赤いパッケージのがリモコン式で、セットするときにチャンネルを選択、その回収したいタイミングでリモコンをそのチャンネルに合わせて起動すれば纏めて回収出来る。もちろん一つずつでも出来る。
リモコンはさっきスマホにインストールした補給支援アプリの中にメニューがあるからそこから起動してくれ。

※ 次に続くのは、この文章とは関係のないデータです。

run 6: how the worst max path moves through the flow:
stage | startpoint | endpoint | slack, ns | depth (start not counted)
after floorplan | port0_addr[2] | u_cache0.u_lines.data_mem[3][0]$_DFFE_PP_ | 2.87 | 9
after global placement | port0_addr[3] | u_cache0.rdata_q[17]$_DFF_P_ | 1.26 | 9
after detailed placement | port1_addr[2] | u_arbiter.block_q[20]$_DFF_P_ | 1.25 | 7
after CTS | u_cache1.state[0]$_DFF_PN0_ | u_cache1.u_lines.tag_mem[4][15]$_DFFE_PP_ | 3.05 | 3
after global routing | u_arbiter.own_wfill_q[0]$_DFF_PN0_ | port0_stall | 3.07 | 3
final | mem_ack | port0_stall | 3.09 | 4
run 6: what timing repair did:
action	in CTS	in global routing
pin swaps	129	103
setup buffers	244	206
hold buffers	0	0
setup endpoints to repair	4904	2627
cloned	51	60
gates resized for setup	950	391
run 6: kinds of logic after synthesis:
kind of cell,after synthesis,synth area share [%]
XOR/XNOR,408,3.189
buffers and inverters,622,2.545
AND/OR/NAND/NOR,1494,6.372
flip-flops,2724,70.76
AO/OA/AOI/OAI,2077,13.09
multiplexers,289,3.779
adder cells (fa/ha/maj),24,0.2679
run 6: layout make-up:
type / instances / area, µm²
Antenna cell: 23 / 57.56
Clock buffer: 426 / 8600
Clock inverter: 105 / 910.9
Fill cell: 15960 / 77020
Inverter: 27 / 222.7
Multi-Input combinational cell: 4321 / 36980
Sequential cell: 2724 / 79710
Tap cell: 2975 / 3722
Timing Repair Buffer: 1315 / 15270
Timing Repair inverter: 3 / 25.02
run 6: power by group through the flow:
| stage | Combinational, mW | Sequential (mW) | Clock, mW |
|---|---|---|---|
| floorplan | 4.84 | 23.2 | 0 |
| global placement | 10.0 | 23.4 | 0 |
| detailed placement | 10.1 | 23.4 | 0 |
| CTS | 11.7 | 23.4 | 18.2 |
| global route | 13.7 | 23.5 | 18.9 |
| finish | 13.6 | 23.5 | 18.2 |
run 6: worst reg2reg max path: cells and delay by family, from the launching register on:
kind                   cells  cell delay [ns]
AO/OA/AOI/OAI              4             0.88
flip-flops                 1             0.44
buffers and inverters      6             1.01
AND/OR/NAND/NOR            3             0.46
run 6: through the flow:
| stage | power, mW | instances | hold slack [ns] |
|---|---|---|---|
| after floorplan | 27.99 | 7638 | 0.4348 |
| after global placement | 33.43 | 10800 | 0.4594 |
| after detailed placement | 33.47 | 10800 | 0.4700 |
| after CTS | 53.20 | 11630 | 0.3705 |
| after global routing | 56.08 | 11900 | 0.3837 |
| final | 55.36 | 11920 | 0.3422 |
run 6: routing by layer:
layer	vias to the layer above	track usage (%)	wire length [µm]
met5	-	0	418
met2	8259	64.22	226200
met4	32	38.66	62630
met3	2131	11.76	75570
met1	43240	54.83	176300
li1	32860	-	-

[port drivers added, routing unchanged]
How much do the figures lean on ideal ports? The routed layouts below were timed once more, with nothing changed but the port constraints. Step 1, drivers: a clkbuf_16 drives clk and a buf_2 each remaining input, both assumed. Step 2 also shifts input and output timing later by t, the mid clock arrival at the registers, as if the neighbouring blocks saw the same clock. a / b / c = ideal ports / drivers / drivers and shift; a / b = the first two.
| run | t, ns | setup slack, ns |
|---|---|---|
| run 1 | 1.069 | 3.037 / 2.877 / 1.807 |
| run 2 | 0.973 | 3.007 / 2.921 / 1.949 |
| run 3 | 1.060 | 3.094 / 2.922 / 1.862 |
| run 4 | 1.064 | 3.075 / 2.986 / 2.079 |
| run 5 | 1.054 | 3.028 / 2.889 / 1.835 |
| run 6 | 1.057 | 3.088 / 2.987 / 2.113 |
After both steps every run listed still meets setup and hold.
From an optimization exercise on the open Yosys and OpenROAD flow, aimed at small area; shortcuts taken in it are not production practice. In this exercise RTL edits were held to simulation tests only and were not proved equivalent to the original. No driver is modelled on the clock port, so clocking that relies on it looks cheaper here than on a real chip. No activity file was given, so power comes from the tool's default toggle rates.

==> trial 86 <==
==> flow/design.v (excerpt) <==
module sixAxisCtrl
#(
	parameter int NUM_AXES = 6,
	parameter int PHASE_PERIOD = 200,
	parameter int GPOUT_WIDTH = 4
)
(
	input	logic						clk,
	input	logic						rst,
	input	logic						plbEn,
	input	logic						plbRd,
	input	logic						plbWr,
	input	logic	[31:0]				plbAddr,
	input	logic	[31:0]				plbWrData,
	output	logic						plbReady,
	output	logic	[31:0]				plbRdData,
	output	logic	[NUM_AXES-1:0]		mAlarm,
	output	logic	[NUM_AXES-1:0]		mDir,
	output	logic	[NUM_AXES-1:0]		mStep,
	output	logic	[GPOUT_WIDTH-1:0]	gpout
);
==> module travelLimiter, before the edit <==
module travelLimiter
(
	input	logic		clk,
	input	logic		rst,
	input	logic		stepStrobe,
	input	logic		stepDir,
	input	logic		setEnable,
	input	logic		alarmClear,
	input	motionPkg::positionT	setPosition,
	input	motionPkg::limitT		limitLo,
	input	motionPkg::limitT		limitHi,
	output	logic		mStep,
	output	logic		mDir,
	output	logic		alarm,
	output	motionPkg::positionT	position
);
	logic atHiLimit;
	logic atLoLimit;
	logic limitHit;
	logic stepPass;
	assign mDir = stepDir;
	assign atHiLimit = (position == limitHi) && stepDir;
	assign atLoLimit = (position == limitLo) && !stepDir;
	assign limitHit = stepStrobe && (atHiLimit || atLoLimit);
	assign stepPass = stepStrobe && !alarm && !atHiLimit && !atLoLimit;
	always_ff @(posedge clk)
	begin
		if (rst)
		begin
			mStep <= 1'b0;
			alarm <= 1'b0;
			position <= '0;
		end
		else
		begin
			mStep <= stepPass;
			if (limitHit)
				alarm <= 1'b1;
			else if (alarmClear)
				alarm <= 1'b0;
			if (setEnable)
				position <= setPosition;
			else if (stepPass)
			begin
				if (stepDir)
					position <= position + motionPkg::positionT'(1);
				else
					position <= position - motionPkg::positionT'(1);
			end
		end
	end
endmodule
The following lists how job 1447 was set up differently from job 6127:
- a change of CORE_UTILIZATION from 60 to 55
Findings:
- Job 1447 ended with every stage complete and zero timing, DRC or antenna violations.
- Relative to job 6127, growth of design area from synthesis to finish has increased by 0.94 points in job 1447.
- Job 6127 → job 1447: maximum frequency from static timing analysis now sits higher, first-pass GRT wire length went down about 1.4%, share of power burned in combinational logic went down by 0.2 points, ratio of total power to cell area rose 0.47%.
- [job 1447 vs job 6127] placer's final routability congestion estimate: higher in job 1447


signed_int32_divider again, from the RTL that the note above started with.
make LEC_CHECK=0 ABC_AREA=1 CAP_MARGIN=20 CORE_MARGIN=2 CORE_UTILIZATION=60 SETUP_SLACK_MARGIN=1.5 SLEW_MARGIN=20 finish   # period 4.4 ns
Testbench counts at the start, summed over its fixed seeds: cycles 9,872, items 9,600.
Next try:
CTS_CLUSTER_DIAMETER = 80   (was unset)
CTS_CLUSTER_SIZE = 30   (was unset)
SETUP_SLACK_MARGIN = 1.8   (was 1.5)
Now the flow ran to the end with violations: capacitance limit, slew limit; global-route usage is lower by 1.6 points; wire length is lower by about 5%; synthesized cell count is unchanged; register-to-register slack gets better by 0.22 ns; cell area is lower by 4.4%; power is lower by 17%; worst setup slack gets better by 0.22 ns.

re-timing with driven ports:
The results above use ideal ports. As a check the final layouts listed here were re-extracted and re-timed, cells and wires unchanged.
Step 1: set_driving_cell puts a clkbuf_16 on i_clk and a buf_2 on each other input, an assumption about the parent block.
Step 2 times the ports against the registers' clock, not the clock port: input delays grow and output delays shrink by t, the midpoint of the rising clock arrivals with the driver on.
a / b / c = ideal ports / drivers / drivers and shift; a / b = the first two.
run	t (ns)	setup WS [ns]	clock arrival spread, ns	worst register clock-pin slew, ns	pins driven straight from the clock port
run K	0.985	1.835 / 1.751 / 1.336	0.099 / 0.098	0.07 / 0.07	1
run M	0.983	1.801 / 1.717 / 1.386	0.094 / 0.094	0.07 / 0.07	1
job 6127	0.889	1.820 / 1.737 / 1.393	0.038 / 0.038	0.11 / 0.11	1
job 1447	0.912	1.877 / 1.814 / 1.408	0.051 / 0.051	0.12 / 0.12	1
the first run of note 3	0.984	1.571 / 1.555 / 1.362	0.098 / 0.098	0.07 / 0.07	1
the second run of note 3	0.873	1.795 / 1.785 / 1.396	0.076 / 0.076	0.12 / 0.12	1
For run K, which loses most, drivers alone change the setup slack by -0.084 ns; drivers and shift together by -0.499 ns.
Context: an optimization exercise on an open-source flow, tuned for small area, a short achievable clock period and few clock cycles. The choices shown serve that exercise and are no tape-out recipe. Function was checked by simulation only, so behaviour that the tests miss may differ from the original.

Design piecewise_linear_lookup_core, start of the top module:
module piecewise_linear_lookup_core #(
	parameter int MAX_POINTS = plpl_pkg::DEF_MAX_POINTS
) (
	input  wire logic                                 clk,
	input  wire logic                                 arst_n,
	input  wire logic                                 cfg_valid,
	output logic                                      cfg_ready,
	input  wire logic        [plpl_pkg::CFG_W-1:0]    cfg_data,
	input  wire logic                                 in_valid,
	output logic                                      in_stall,
	input  wire logic                                 req_type,
	input  wire logic        [plpl_pkg::INDEX_W-1:0]  point_index,
	input  wire logic signed [plpl_pkg::DATA_W-1:0]   point_key,
	input  wire logic signed [plpl_pkg::DATA_W-1:0]   point_value,
	input  wire logic signed [plpl_pkg::DATA_W-1:0]   query_x,
	output logic                                      out_valid,
	input  wire logic                                 out_stall,
	output logic signed      [plpl_pkg::DATA_W-1:0]   interp_value,
	output logic                                      below_first,
	output logic                                      at_or_above_last
);
	localparam int N     = MAX_POINTS;
	localparam int IDX_W = $clog2(MAX_POINTS);
	localparam int DW    = plpl_pkg::DATA_W;
	localparam int FW    = plpl_pkg::FRAC_W;
	localparam int NDIV  = FW / 2;           
	localparam int RW    = DW + 3;           
	localparam int C_KEY = 1;
	localparam int C_VAL = 4 + NDIV - 1;
	localparam int NRD   = C_VAL + 1;        
  ...
Size in the first run: ~24000 cells after synthesis, ~6700 flip-flops, about 270000 sq um of cells after synthesis.
clock: 10.0 ns
lec_check: 0
cap_margin: 20
cell_pad_in_sites_detail_placement: 1
cell_pad_in_sites_global_placement: 2
core_margin: 2
core_utilization: 30
cts_cluster_diameter: 120
cts_cluster_size: 20
place_density: 0.5
slew_margin: 20
standard.sh (not shown) runs the stock make flow with config.mk's settings and CLKGATE_MAP_FILE= SYNTH_SCRIPT=/design/flow/synth_recipe.tcl, a recipe that flattens the netlist after the stock synthesis.
==> flow/flow/run.sh <==
#!/bin/bash
set -euo pipefail
bash standard.sh SETUP_SLACK_MARGIN=6.1 finish > standard_make.log 2>&1
Testbench counts at the start, summed over its fixed seeds: cycles 4,006.
==> next run, changes <==
==> flow/flow/run.sh (replaced) <==
#!/bin/bash
set -euo pipefail
bash standard.sh SETUP_SLACK_MARGIN=6.0 finish > standard_make.log 2>&1
CORE_UTILIZATION = 35   (was 30)
PLACE_DENSITY = 0.55   (was 0.5)
SYNTH_HIERARCHICAL = 1   (was unset)
SYNTH_MINIMUM_KEEP_SIZE = 0   (was unset)
=> Routed wire length falls by a few percent. Hold slack is better by 15 ps. Sequential cell count rose by 14. Fmax came out higher by about a fifth. First-iteration DRC count went down by roughly a tenth. Final area rose slightly. Clock skew decreases by 13 ps. Non-clock buffer count shrinks by 333.

* * *

== nickel ==
Starting RTL as in the previous note.
Settings: LEC_CHECK=0, CAP_MARGIN=20, CELL_PAD_IN_SITES_DETAIL_PLACEMENT=1, CELL_PAD_IN_SITES_GLOBAL_PLACEMENT=2, CORE_MARGIN=2, CORE_UTILIZATION=30, CTS_CLUSTER_DIAMETER=120, CTS_CLUSTER_SIZE=20, PLACE_DENSITY=0.5, SLEW_MARGIN=20, SYNTH_HIERARCHICAL=1, SYNTH_MINIMUM_KEEP_SIZE=0; clock period 10.0 ns.
==> flow/flow/run.sh <==
#!/bin/bash
set -euo pipefail
bash standard.sh SETUP_SLACK_MARGIN=6.2 finish > standard_make.log 2>&1
Testbench counts of nickel, summed over its fixed seeds: cycles 4,006.
Relative to nickel, the following input files were edited for yarrow:
- setting TNS_END_PERCENT to 0 for the first time
- removing SYNTH_HIERARCHICAL (formerly 1)
- removing SYNTH_MINIMUM_KEEP_SIZE (formerly 0)
==> flow/flow/run.sh <==
#!/bin/bash
set -euo pipefail
bash standard.sh SETUP_SLACK_MARGIN=6.5 finish > standard_make.log 2>&1
## What came out
Relative to nickel, number of non-filler instances in the completed layout has decreased by about 7% in yarrow.
yarrow finished every step from synthesis to the final layout, and the layout passed the timing, DRC and antenna checks.
Against nickel, yarrow reports a worst setup slack that is lower.
yarrow against nickel: critical path depth rose 2, first-pass GRT wire length fell about 2%, overall routing resource usage rose 2.2 points.
In the reports for nickel and yarrow, the larger layout inverter count without the clock tree belongs to nickel.
Diff nickel -> yarrow: maximum clock insertion buffer count has decreased, count of clock tree sinks has remained practically unchanged.
Inputs modified between yarrow and quartz:
- putting SYNTH_HIERARCHICAL at 1 where nothing was set
- putting SYNTH_MINIMUM_KEEP_SIZE at 0 where nothing was set
- clearing TNS_END_PERCENT, which used to be 0
==> flow/flow/run.sh <==
#!/bin/bash
set -euo pipefail
bash standard.sh SETUP_SLACK_MARGIN=6.0 finish > standard_make.log 2>&1
--- outcome ---
- Between yarrow and quartz, the flow reports floorplan die height increasing by a few percent.
- Looking at cell with the biggest individual delay on the critical path, the o2111ai_1 result is from quartz; the nor4_2 one comes from yarrow.
- Synthesized cell count: quartz vs yarrow up about 12%

==> static timing again, ports no longer ideal <==
How much do the figures lean on ideal ports? The routed layouts below were timed once more, with nothing changed but the port constraints. Step 1, drivers: a clkbuf_16 drives clk and a buf_2 each remaining input, both assumed. Step 2 moves the port delays by t, midway between the first and last clock arrival at a register: inputs arrive t later, outputs are due t later. That takes back most of the time a late clock gives input paths. Three values: ideal ports, drivers, drivers and shift; two values: the first two.
run | t, ns | setup WS [ns] | worst setup path after step 2 | latest minus earliest clock arrival (ns) | worst register clock-pin slew, ns
the first run of note 1 | 1.268 | 5.285 / 5.198 / 3.930 | input to register | 0.097 / 0.097 | 0.11 / 0.11
the second run of note 1 | 1.248 | 5.912 / 5.912 / 4.820 | input to register | 0.088 / 0.088 | 0.11 / 0.11
nickel | 1.240 | 6.069 / 5.993 / 4.916 | input to register | 0.132 / 0.132 | 0.11 / 0.11
yarrow | 1.263 | 5.097 / 5.165 / 3.966 | input to register | 0.094 / 0.095 | 0.11 / 0.11
quartz | 1.245 | 5.971 / 5.971 / 4.779 | input to register | 0.088 / 0.088 | 0.10 / 0.10
After both steps every run listed still meets setup and hold. The setup slack of the first run of note 1, which loses most, moves by -0.087 ns with the drivers and by -1.355 ns with both steps.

まずはこの補給ボックスを回収してもらう。人員回収用でやってくれ」
二人共きちんと回収した。特に問題はなさそうだ。
「次はエアクッション1号艇を回収してくれ。帰りは自分用のフルトンで富嶽に回収してもらうから要らないからな。大型物資回収用でやってくれ」
これも特に問題無く終わる。
「さて、もうそろそろ日没だ。行くぞ」
そう言って俺は海に飛び込もうとするが、
「待った、俺達が運んだほうが早い。本当は瞬間移動で行きたいけど座標がわからないと無理だからな、海面上を飛んでいく。もちろん無音だから気づかれる心配は無い」
と御坂が言ってくれた。ただ、
「気持ちはありがたいが対水上レーダーが怖いからな。あんたらならステルスも出来そうだが俺は無理だ。悪いが泳いで行かせてもらう」
「そうか……向こうで待ってるぞ」
「ああ、出来れば上陸地点の確保も頼めるか?」
「「おう!」」
さて、作戦開始だ……!
まぁ基本こそこそ隠れるんですけどね。